- _What to produce_
Nothing past the line containing "cell and delay" belongs in the output. Copy exactly every line of the data below from the first up to and including it.

Provided material Block Start

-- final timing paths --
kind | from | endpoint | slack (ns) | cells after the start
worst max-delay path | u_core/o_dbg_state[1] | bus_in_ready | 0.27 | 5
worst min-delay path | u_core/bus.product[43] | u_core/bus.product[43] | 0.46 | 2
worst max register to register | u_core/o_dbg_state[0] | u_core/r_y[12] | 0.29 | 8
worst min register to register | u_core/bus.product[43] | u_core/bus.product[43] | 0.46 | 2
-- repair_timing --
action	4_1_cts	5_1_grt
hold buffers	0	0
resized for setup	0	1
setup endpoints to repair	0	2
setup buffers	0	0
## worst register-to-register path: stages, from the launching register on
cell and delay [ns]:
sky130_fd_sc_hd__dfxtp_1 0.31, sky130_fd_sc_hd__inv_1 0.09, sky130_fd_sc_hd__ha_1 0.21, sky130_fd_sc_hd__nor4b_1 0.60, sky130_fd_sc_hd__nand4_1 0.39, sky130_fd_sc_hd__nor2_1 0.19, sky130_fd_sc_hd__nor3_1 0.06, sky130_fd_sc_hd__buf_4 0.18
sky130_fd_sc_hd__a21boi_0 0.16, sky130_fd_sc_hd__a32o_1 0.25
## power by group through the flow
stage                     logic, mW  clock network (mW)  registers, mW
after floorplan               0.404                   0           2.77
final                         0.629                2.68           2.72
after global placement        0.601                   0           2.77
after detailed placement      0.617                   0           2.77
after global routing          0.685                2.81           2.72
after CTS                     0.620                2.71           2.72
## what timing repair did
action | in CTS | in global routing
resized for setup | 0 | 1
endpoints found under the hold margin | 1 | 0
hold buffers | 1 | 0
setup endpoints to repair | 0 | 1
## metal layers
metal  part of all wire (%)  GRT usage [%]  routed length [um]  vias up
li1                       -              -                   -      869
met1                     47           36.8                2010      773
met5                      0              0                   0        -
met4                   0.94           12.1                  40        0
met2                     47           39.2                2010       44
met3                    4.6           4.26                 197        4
==> config.mk <==
export PLATFORM = sky130hd
export DESIGN_NAME = muldiv_sequencer
export DESIGN_NICKNAME = d
export VERILOG_FILES = /design/src/rtl/muldiv_sequencer_pkg.sv /design/src/rtl/muldiv_sequencer.sv
export SDC_FILE = /design/constraint.sdc
export NUM_CORES = 1
export LEC_CHECK = 0
export ABC_AREA = 1
export CAP_MARGIN = 20
export CORE_UTILIZATION = 40
export CTS_BUF_LIST = sky130_fd_sc_hd__clkbuf_8 sky130_fd_sc_hd__clkbuf_16
export DETAILED_ROUTE_END_ITERATION = 16
export GPL_ROUTABILITY_DRIVEN = 0
export HOLD_SLACK_MARGIN = 0.06
export PLACE_DENSITY_LB_ADDON = 0.12
export SLEW_MARGIN = 10
export SYNTH_ARGS = -nofsm -noshare
export SYNTH_HDL_FRONTEND = slang
export SYNTH_SLANG_ARGS = --single-unit
export TNS_END_PERCENT = 1
==> constraint.sdc <==
create_clock -name clk -period 2.65 [get_ports clk]
set_input_delay 0.53 -clock clk [delete_from_list [all_inputs] [get_ports clk]]
set_output_delay 0.53 -clock clk [all_outputs]
set_load 0.03 [all_outputs]
==> src/rtl/muldiv_sequencer_pkg.sv <==
// Shared CPU definitions: ALU opcodes, flag bit positions and the
// sequencer's early-exit classification.
package muldiv_sequencer_pkg;

    // ALU opcodes shared by the ALU and every block that borrows it.
    localparam logic [4:0] ALU_OP_ADD = 5'd0;
    localparam logic [4:0] ALU_OP_SUB = 5'd1;
    localparam logic [4:0] ALU_OP_AND = 5'd2;
    localparam logic [4:0] ALU_OP_OR  = 5'd3;
    localparam logic [4:0] ALU_OP_XOR = 5'd4;

    // Flag bit indices inside the 4-bit flag word.
    localparam int unsigned FLAG_Z = 0;
    localparam int unsigned FLAG_C = 1;
    localparam int unsigned FLAG_V = 2;
    localparam int unsigned FLAG_S = 3;

    // Operation select on the op input.
    localparam logic OP_MUL = 1'b0;
    localparam logic OP_DIV = 1'b1;

    // How an operation ended: full iteration, DIV overflow or DIV by zero.
    typedef enum logic [1:0] {
        EXIT_NORMAL = 2'd0,
        EXIT_OVF    = 2'd1,
        EXIT_DZ     = 2'd2
    } exit_e;

    // Assemble a flag word from individual flag values.
    function automatic logic [3:0] pack_flags(input logic z, input logic c,
                                              input logic v, input logic s);
        logic [3:0] f;
        f         = 4'd0;
        f[FLAG_Z] = z;
        f[FLAG_C] = c;
        f[FLAG_V] = v;
        f[FLAG_S] = s;
        return f;
    endfunction

endpackage
## config.mk

```make
export PLATFORM = sky130hd
export DESIGN_NAME = generic_bus_arbiter_flat
export DESIGN_NICKNAME = d
export VERILOG_FILES = /design/src/rtl/generic_bus_arbiter_if.sv /design/src/rtl/generic_bus_arbiter.sv /design/src/flat_wrapper.sv
export SDC_FILE = /design/constraint.sdc
export NUM_CORES = 1
export LEC_CHECK = 0
export ABC_AREA = 1
export CAP_MARGIN = 20
export CORE_AREA = 5 5 142 144
export DETAILED_ROUTE_END_ITERATION = 12
export DIE_AREA = 0 0 147 149
export PLACE_DENSITY = 0.68
export SYNTH_ARGS = -nofsm -noshare
export SYNTH_HDL_FRONTEND = slang
export SYNTH_SLANG_ARGS = --single-unit
```

## constraint.sdc

```tcl
create_clock -name CLK -period 3.95 [get_ports CLK]
set_input_delay 0.79 -clock CLK [delete_from_list [all_inputs] [get_ports CLK]]
set_output_delay 0.79 -clock CLK [all_outputs]
set_load 0.005 [all_outputs]
```

## src/rtl/generic_bus_arbiter_if.sv

```systemverilog
// Generic-bus bundle between two requesters, the arbiter and the shared ram port.
// "slave" is the arbiter's view; "master" is the surrounding system's view.
interface generic_bus_arbiter_if #(
  parameter int ADDR_W = 32,
  parameter int DATA_W = 32
);
  localparam int BE_W = DATA_W / 8;

  logic [ADDR_W-1:0] m0_addr;
  logic              m0_ren;
  logic              m0_wen;
  logic [DATA_W-1:0] m0_wdata;
  logic [BE_W-1:0]   m0_byte_en;
  logic [DATA_W-1:0] m0_rdata;
  logic              m0_busy;

  logic [ADDR_W-1:0] m1_addr;
  logic              m1_ren;
  logic              m1_wen;
  logic [DATA_W-1:0] m1_wdata;
  logic [BE_W-1:0]   m1_byte_en;
  logic [DATA_W-1:0] m1_rdata;
  logic              m1_busy;

  logic [ADDR_W-1:0] s_addr;
  logic              s_ren;
  logic              s_wen;
  logic [DATA_W-1:0] s_wdata;
  logic [BE_W-1:0]   s_byte_en;
  logic [DATA_W-1:0] s_rdata;
  logic              s_busy;

  modport slave (
    input  m0_addr, m0_ren, m0_wen, m0_wdata, m0_byte_en,
    output m0_rdata, m0_busy,
    input  m1_addr, m1_ren, m1_wen, m1_wdata, m1_byte_en,
    output m1_rdata, m1_busy,
    output s_addr, s_ren, s_wen, s_wdata, s_byte_en,
    input  s_rdata, s_busy
  );

  modport master (
    output m0_addr, m0_ren, m0_wen, m0_wdata, m0_byte_en,
    input  m0_rdata, m0_busy,
    output m1_addr, m1_ren, m1_wen, m1_wdata, m1_byte_en,
    input  m1_rdata, m1_busy,
    input  s_addr, s_ren, s_wen, s_wdata, s_byte_en,
    output s_rdata, s_busy
  );
endinterface

```

## src/rtl/generic_bus_arbiter.sv

```systemverilog
// Two-master, one-slave generic-bus arbiter: one transfer per grant, round-robin
// or fixed priority, with per-master completed-transfer counters.
module generic_bus_arbiter #(
  parameter int ADDR_W         = 32,
  parameter int DATA_W         = 32,
  parameter int FIXED_PRIORITY = 0,
  parameter int CNT_W          = 32
) (
  input  logic                 CLK,
  input  logic                 RST,
  generic_bus_arbiter_if.slave bus,
  output logic [1:0]           grant,
  output logic [CNT_W-1:0]     m0_xfer_cnt,
  output logic [CNT_W-1:0]     m1_xfer_cnt
);
  localparam int BE_W = DATA_W / 8;

  typedef enum logic [1:0] {IDLE, GNT0, GNT1} state_e;

  state_e           state_q;
  logic             last_grant_q;
  logic [1:0]       grant_q;
  logic [CNT_W-1:0] cnt0_q;
  logic [CNT_W-1:0] cnt1_q;

  logic req0, req1, pick1_d;

  always_comb begin
    req0 = bus.m0_ren | bus.m0_wen;
    req1 = bus.m1_ren | bus.m1_wen;
    // last_grant_q=1 means M1 won last, so a round-robin tie goes to M0.
    if (FIXED_PRIORITY != 0) pick1_d = req1 & ~req0;
    else                     pick1_d = req1 & (~req0 | ~last_grant_q);
  end

  always_ff @(posedge CLK) begin
    if (RST) begin
      state_q      <= IDLE;
      last_grant_q <= 1'b1;
      grant_q      <= 2'b00;
      cnt0_q       <= '0;
      cnt1_q       <= '0;
    end else begin
      case (state_q)
        IDLE: begin
          if (pick1_d) begin
            state_q <= GNT1;
            grant_q <= 2'b10;
          end else if (req0) begin
            state_q <= GNT0;
            grant_q <= 2'b01;
          end
        end
        GNT0: begin
          if (!req0) begin
            state_q <= IDLE;
            grant_q <= 2'b00;
          end else if (!bus.s_busy) begin
            state_q      <= IDLE;
            grant_q      <= 2'b00;
            last_grant_q <= 1'b0;
            cnt0_q       <= cnt0_q + CNT_W'(1);
          end
        end
        GNT1: begin
          if (!req1) begin
            state_q <= IDLE;
            grant_q <= 2'b00;
          end else if (!bus.s_busy) begin
            state_q      <= IDLE;
            grant_q      <= 2'b00;
            last_grant_q <= 1'b1;
            cnt1_q       <= cnt1_q + CNT_W'(1);
          end
        end
        default: begin
          state_q <= IDLE;
          grant_q <= 2'b00;
        end
      endcase
    end
  end

  logic [ADDR_W-1:0] addr_mux;
  logic [DATA_W-1:0] wdata_mux;
  logic [BE_W-1:0]   be_mux;
  logic              ren_mux, wen_mux;

  // Slave side follows the owner combinationally; an idle bus is driven all-zero.
  always_comb begin
    addr_mux  = '0;
    wdata_mux = '0;
    be_mux    = '0;
    ren_mux   = 1'b0;
    wen_mux   = 1'b0;
    if (grant_q[0]) begin
      addr_mux  = bus.m0_addr;
      wdata_mux = bus.m0_wdata;
      be_mux    = bus.m0_byte_en;
      ren_mux   = bus.m0_ren;
      wen_mux   = bus.m0_wen;
    end else if (grant_q[1]) begin
      addr_mux  = bus.m1_addr;
      wdata_mux = bus.m1_wdata;
      be_mux    = bus.m1_byte_en;
      ren_mux   = bus.m1_ren;
      wen_mux   = bus.m1_wen;
    end
  end

  assign bus.s_addr    = addr_mux;
  assign bus.s_wdata   = wdata_mux;
  assign bus.s_byte_en = be_mux;
  assign bus.s_ren     = ren_mux;
  assign bus.s_wen     = wen_mux;

  assign bus.m0_busy  = grant_q[0] ? bus.s_busy : 1'b1;
  assign bus.m1_busy  = grant_q[1] ? bus.s_busy : 1'b1;
  assign bus.m0_rdata = bus.s_rdata;
  assign bus.m1_rdata = bus.s_rdata;

  assign grant       = grant_q;
  assign m0_xfer_cnt = cnt0_q;
  assign m1_xfer_cnt = cnt1_q;
endmodule

```

## src/flat_wrapper.sv

```systemverilog
// flat-port wrapper written by rule: the top's interface ports become plain ports
module generic_bus_arbiter_flat 
#(
  parameter int ADDR_W         = 32,
  parameter int DATA_W         = 32,
  parameter int FIXED_PRIORITY = 0,
  parameter int CNT_W          = 32
)
  (CLK, RST, grant, m0_xfer_cnt, m1_xfer_cnt, bus_m0_addr, bus_m0_ren, bus_m0_wen, bus_m0_wdata, bus_m0_byte_en, bus_m0_rdata, bus_m0_busy, bus_m1_addr, bus_m1_ren, bus_m1_wen, bus_m1_wdata, bus_m1_byte_en, bus_m1_rdata, bus_m1_busy, bus_s_addr, bus_s_ren, bus_s_wen, bus_s_wdata, bus_s_byte_en, bus_s_rdata, bus_s_busy);
  generic_bus_arbiter_if #(.ADDR_W(ADDR_W), .DATA_W(DATA_W)) bus_i ();
  input  logic CLK;
  input  logic RST;
  output logic [1:0] grant;
  output logic [CNT_W-1:0] m0_xfer_cnt;
  output logic [CNT_W-1:0] m1_xfer_cnt;
  input wire logic [$bits(bus_i.m0_addr)-1:0] bus_m0_addr;
  input wire logic [$bits(bus_i.m0_ren)-1:0] bus_m0_ren;
  input wire logic [$bits(bus_i.m0_wen)-1:0] bus_m0_wen;
  input wire logic [$bits(bus_i.m0_wdata)-1:0] bus_m0_wdata;
  input wire logic [$bits(bus_i.m0_byte_en)-1:0] bus_m0_byte_en;
  output wire logic [$bits(bus_i.m0_rdata)-1:0] bus_m0_rdata;
  output wire logic [$bits(bus_i.m0_busy)-1:0] bus_m0_busy;
  input wire logic [$bits(bus_i.m1_addr)-1:0] bus_m1_addr;
  input wire logic [$bits(bus_i.m1_ren)-1:0] bus_m1_ren;
  input wire logic [$bits(bus_i.m1_wen)-1:0] bus_m1_wen;
  input wire logic [$bits(bus_i.m1_wdata)-1:0] bus_m1_wdata;
  input wire logic [$bits(bus_i.m1_byte_en)-1:0] bus_m1_byte_en;
  output wire logic [$bits(bus_i.m1_rdata)-1:0] bus_m1_rdata;
  output wire logic [$bits(bus_i.m1_busy)-1:0] bus_m1_busy;
  output wire logic [$bits(bus_i.s_addr)-1:0] bus_s_addr;
  output wire logic [$bits(bus_i.s_ren)-1:0] bus_s_ren;
  output wire logic [$bits(bus_i.s_wen)-1:0] bus_s_wen;
  output wire logic [$bits(bus_i.s_wdata)-1:0] bus_s_wdata;
  output wire logic [$bits(bus_i.s_byte_en)-1:0] bus_s_byte_en;
  input wire logic [$bits(bus_i.s_rdata)-1:0] bus_s_rdata;
  input wire logic [$bits(bus_i.s_busy)-1:0] bus_s_busy;
  assign bus_i.m0_addr = bus_m0_addr;
  assign bus_i.m0_ren = bus_m0_ren;
  assign bus_i.m0_wen = bus_m0_wen;
  assign bus_i.m0_wdata = bus_m0_wdata;
  assign bus_i.m0_byte_en = bus_m0_byte_en;
  assign bus_m0_rdata = bus_i.m0_rdata;
  assign bus_m0_busy = bus_i.m0_busy;
  assign bus_i.m1_addr = bus_m1_addr;
  assign bus_i.m1_ren = bus_m1_ren;
  assign bus_i.m1_wen = bus_m1_wen;
  assign bus_i.m1_wdata = bus_m1_wdata;
  assign bus_i.m1_byte_en = bus_m1_byte_en;
  assign bus_m1_rdata = bus_i.m1_rdata;
  assign bus_m1_busy = bus_i.m1_busy;
  assign bus_s_addr = bus_i.s_addr;
  assign bus_s_ren = bus_i.s_ren;
  assign bus_s_wen = bus_i.s_wen;
  assign bus_s_wdata = bus_i.s_wdata;
  assign bus_s_byte_en = bus_i.s_byte_en;
  assign bus_i.s_rdata = bus_s_rdata;
  assign bus_i.s_busy = bus_s_busy;
  generic_bus_arbiter #(.ADDR_W(ADDR_W), .DATA_W(DATA_W), .FIXED_PRIORITY(FIXED_PRIORITY), .CNT_W(CNT_W)) u_core (.CLK(CLK), .RST(RST), .bus(bus_i), .grant(grant), .m0_xfer_cnt(m0_xfer_cnt), .m1_xfer_cnt(m1_xfer_cnt));
endmodule
```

Provided material Block End

- _Result of this task_
-- final timing paths --
kind | from | endpoint | slack (ns) | cells after the start
worst max-delay path | u_core/o_dbg_state[1] | bus_in_ready | 0.27 | 5
worst min-delay path | u_core/bus.product[43] | u_core/bus.product[43] | 0.46 | 2
worst max register to register | u_core/o_dbg_state[0] | u_core/r_y[12] | 0.29 | 8
worst min register to register | u_core/bus.product[43] | u_core/bus.product[43] | 0.46 | 2
-- repair_timing --
action	4_1_cts	5_1_grt
hold buffers	0	0
resized for setup	0	1
setup endpoints to repair	0	2
setup buffers	0	0
## worst register-to-register path: stages, from the launching register on
cell and delay [ns]:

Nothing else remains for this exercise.